Assignment:
The response is to be the full listing, set down exactly.

BEGIN Input

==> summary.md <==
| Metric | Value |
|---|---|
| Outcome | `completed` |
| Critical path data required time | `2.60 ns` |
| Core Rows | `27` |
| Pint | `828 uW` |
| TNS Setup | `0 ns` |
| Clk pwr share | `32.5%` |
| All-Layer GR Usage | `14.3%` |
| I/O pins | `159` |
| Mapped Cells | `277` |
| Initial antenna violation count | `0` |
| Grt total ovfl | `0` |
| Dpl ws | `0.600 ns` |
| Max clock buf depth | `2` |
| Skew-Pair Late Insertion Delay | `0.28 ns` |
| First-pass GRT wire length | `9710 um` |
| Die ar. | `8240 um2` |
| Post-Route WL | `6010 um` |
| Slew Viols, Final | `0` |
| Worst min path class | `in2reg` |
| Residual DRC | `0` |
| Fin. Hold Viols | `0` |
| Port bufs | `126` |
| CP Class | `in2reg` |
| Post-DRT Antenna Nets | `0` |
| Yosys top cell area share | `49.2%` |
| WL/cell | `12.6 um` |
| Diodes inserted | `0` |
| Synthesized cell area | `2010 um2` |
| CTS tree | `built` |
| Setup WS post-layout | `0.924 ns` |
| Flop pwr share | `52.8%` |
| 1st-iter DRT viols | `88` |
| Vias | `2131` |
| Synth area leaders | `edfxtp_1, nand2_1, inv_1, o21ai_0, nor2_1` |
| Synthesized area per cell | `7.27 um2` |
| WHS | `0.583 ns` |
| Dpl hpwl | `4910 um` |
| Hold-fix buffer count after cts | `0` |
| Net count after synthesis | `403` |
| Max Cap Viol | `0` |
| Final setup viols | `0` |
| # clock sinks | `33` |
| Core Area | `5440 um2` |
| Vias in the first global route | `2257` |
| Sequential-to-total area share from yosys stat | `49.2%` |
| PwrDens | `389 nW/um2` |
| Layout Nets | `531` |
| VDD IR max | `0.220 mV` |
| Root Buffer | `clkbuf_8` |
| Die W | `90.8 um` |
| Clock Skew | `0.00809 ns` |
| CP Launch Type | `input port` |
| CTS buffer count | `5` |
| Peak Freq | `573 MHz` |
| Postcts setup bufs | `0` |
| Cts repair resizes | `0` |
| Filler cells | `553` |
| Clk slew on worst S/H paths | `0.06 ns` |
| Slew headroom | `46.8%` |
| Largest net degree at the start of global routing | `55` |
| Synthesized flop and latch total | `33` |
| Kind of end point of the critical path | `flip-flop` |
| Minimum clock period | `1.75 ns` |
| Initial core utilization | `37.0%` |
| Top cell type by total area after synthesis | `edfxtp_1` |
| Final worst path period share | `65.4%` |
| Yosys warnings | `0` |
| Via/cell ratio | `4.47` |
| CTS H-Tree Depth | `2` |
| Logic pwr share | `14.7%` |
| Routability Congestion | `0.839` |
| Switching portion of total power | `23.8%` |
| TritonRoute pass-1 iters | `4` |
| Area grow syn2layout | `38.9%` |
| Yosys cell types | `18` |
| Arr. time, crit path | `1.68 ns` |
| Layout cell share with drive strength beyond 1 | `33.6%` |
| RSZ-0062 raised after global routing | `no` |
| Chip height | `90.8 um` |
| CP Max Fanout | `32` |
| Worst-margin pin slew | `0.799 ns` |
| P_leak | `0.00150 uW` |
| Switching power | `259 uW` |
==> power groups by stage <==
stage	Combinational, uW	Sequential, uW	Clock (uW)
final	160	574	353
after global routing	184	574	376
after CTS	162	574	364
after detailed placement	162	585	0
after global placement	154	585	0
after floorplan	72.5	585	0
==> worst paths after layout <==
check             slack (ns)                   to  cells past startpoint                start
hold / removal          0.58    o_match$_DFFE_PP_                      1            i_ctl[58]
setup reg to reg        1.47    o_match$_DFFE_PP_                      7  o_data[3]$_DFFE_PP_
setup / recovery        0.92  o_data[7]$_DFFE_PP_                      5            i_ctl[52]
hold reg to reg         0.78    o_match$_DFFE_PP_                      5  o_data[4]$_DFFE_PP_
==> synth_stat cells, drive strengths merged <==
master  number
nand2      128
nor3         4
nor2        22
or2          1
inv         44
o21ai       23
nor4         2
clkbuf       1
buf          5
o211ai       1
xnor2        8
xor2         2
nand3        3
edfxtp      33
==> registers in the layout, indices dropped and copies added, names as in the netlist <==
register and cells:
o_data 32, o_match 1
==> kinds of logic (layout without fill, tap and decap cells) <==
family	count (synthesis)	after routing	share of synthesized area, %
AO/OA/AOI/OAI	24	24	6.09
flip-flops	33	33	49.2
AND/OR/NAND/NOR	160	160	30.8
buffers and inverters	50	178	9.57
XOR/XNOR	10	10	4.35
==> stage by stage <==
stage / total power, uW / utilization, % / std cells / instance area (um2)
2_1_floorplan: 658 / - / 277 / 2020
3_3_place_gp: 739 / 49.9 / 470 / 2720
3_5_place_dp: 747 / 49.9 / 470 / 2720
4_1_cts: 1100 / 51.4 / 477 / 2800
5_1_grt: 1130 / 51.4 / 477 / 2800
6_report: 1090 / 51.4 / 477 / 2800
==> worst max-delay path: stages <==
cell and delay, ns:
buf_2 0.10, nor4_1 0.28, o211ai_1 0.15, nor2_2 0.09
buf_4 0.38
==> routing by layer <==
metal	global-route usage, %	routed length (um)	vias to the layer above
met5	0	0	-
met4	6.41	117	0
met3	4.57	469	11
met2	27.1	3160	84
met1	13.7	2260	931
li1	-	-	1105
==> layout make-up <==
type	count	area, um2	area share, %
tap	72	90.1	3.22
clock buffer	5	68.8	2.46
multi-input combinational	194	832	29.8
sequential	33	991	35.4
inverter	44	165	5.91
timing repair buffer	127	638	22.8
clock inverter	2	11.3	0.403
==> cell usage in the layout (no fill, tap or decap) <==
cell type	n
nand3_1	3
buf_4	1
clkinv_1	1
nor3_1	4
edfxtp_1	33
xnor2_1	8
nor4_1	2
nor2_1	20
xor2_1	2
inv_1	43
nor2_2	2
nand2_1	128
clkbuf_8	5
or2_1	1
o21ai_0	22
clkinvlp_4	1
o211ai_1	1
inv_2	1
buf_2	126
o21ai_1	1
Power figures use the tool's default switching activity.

END Input

Exercise result:
==> summary.md <==
| Metric | Value |
|---|---|
| Outcome | `completed` |
| Critical path data required time | `2.60 ns` |
| Core Rows | `27` |
| Pint | `828 uW` |
| TNS Setup | `0 ns` |
| Clk pwr share | `32.5%` |
| All-Layer GR Usage | `14.3%` |
| I/O pins | `159` |
| Mapped Cells | `277` |
| Initial antenna violation count | `0` |
| Grt total ovfl | `0` |
| Dpl ws | `0.600 ns` |
| Max clock buf depth | `2` |
| Skew-Pair Late Insertion Delay | `0.28 ns` |
| First-pass GRT wire length | `9710 um` |
| Die ar. | `8240 um2` |
| Post-Route WL | `6010 um` |
| Slew Viols, Final | `0` |
| Worst min path class | `in2reg` |
| Residual DRC | `0` |
| Fin. Hold Viols | `0` |
| Port bufs | `126` |
| CP Class | `in2reg` |
| Post-DRT Antenna Nets | `0` |
| Yosys top cell area share | `49.2%` |
| WL/cell | `12.6 um` |
| Diodes inserted | `0` |
| Synthesized cell area | `2010 um2` |
| CTS tree | `built` |
| Setup WS post-layout | `0.924 ns` |
| Flop pwr share | `52.8%` |
| 1st-iter DRT viols | `88` |
| Vias | `2131` |
| Synth area leaders | `edfxtp_1, nand2_1, inv_1, o21ai_0, nor2_1` |
| Synthesized area per cell | `7.27 um2` |
| WHS | `0.583 ns` |
| Dpl hpwl | `4910 um` |
| Hold-fix buffer count after cts | `0` |
| Net count after synthesis | `403` |
| Max Cap Viol | `0` |
| Final setup viols | `0` |
| # clock sinks | `33` |
| Core Area | `5440 um2` |
| Vias in the first global route | `2257` |
| Sequential-to-total area share from yosys stat | `49.2%` |
| PwrDens | `389 nW/um2` |
| Layout Nets | `531` |
| VDD IR max | `0.220 mV` |
| Root Buffer | `clkbuf_8` |
| Die W | `90.8 um` |
| Clock Skew | `0.00809 ns` |
| CP Launch Type | `input port` |
| CTS buffer count | `5` |
| Peak Freq | `573 MHz` |
| Postcts setup bufs | `0` |
| Cts repair resizes | `0` |
| Filler cells | `553` |
| Clk slew on worst S/H paths | `0.06 ns` |
| Slew headroom | `46.8%` |
| Largest net degree at the start of global routing | `55` |
| Synthesized flop and latch total | `33` |
| Kind of end point of the critical path | `flip-flop` |
| Minimum clock period | `1.75 ns` |
| Initial core utilization | `37.0%` |
| Top cell type by total area after synthesis | `edfxtp_1` |
| Final worst path period share | `65.4%` |
| Yosys warnings | `0` |
| Via/cell ratio | `4.47` |
| CTS H-Tree Depth | `2` |
| Logic pwr share | `14.7%` |
| Routability Congestion | `0.839` |
| Switching portion of total power | `23.8%` |
| TritonRoute pass-1 iters | `4` |
| Area grow syn2layout | `38.9%` |
| Yosys cell types | `18` |
| Arr. time, crit path | `1.68 ns` |
| Layout cell share with drive strength beyond 1 | `33.6%` |
| RSZ-0062 raised after global routing | `no` |
| Chip height | `90.8 um` |
| CP Max Fanout | `32` |
| Worst-margin pin slew | `0.799 ns` |
| P_leak | `0.00150 uW` |
| Switching power | `259 uW` |
==> power groups by stage <==
stage	Combinational, uW	Sequential, uW	Clock (uW)
final	160	574	353
after global routing	184	574	376
after CTS	162	574	364
after detailed placement	162	585	0
after global placement	154	585	0
after floorplan	72.5	585	0
==> worst paths after layout <==
check             slack (ns)                   to  cells past startpoint                start
hold / removal          0.58    o_match$_DFFE_PP_                      1            i_ctl[58]
setup reg to reg        1.47    o_match$_DFFE_PP_                      7  o_data[3]$_DFFE_PP_
setup / recovery        0.92  o_data[7]$_DFFE_PP_                      5            i_ctl[52]
hold reg to reg         0.78    o_match$_DFFE_PP_                      5  o_data[4]$_DFFE_PP_
==> synth_stat cells, drive strengths merged <==
master  number
nand2      128
nor3         4
nor2        22
or2          1
inv         44
o21ai       23
nor4         2
clkbuf       1
buf          5
o211ai       1
xnor2        8
xor2         2
nand3        3
edfxtp      33
==> registers in the layout, indices dropped and copies added, names as in the netlist <==
register and cells:
o_data 32, o_match 1
==> kinds of logic (layout without fill, tap and decap cells) <==
family	count (synthesis)	after routing	share of synthesized area, %
AO/OA/AOI/OAI	24	24	6.09
flip-flops	33	33	49.2
AND/OR/NAND/NOR	160	160	30.8
buffers and inverters	50	178	9.57
XOR/XNOR	10	10	4.35
==> stage by stage <==
stage / total power, uW / utilization, % / std cells / instance area (um2)
2_1_floorplan: 658 / - / 277 / 2020
3_3_place_gp: 739 / 49.9 / 470 / 2720
3_5_place_dp: 747 / 49.9 / 470 / 2720
4_1_cts: 1100 / 51.4 / 477 / 2800
5_1_grt: 1130 / 51.4 / 477 / 2800
6_report: 1090 / 51.4 / 477 / 2800
==> worst max-delay path: stages <==
cell and delay, ns:
buf_2 0.10, nor4_1 0.28, o211ai_1 0.15, nor2_2 0.09
buf_4 0.38
==> routing by layer <==
metal	global-route usage, %	routed length (um)	vias to the layer above
met5	0	0	-
met4	6.41	117	0
met3	4.57	469	11
met2	27.1	3160	84
met1	13.7	2260	931
li1	-	-	1105
==> layout make-up <==
type	count	area, um2	area share, %
tap	72	90.1	3.22
clock buffer	5	68.8	2.46
multi-input combinational	194	832	29.8
sequential	33	991	35.4
inverter	44	165	5.91
timing repair buffer	127	638	22.8
clock inverter	2	11.3	0.403
==> cell usage in the layout (no fill, tap or decap) <==
cell type	n
nand3_1	3
buf_4	1
clkinv_1	1
nor3_1	4
edfxtp_1	33
xnor2_1	8
nor4_1	2
nor2_1	20
xor2_1	2
inv_1	43
nor2_2	2
nand2_1	128
clkbuf_8	5
or2_1	1
o21ai_0	22
clkinvlp_4	1
o211ai_1	1
inv_2	1
buf_2	126
o21ai_1	1
Power figures use the tool's default switching activity.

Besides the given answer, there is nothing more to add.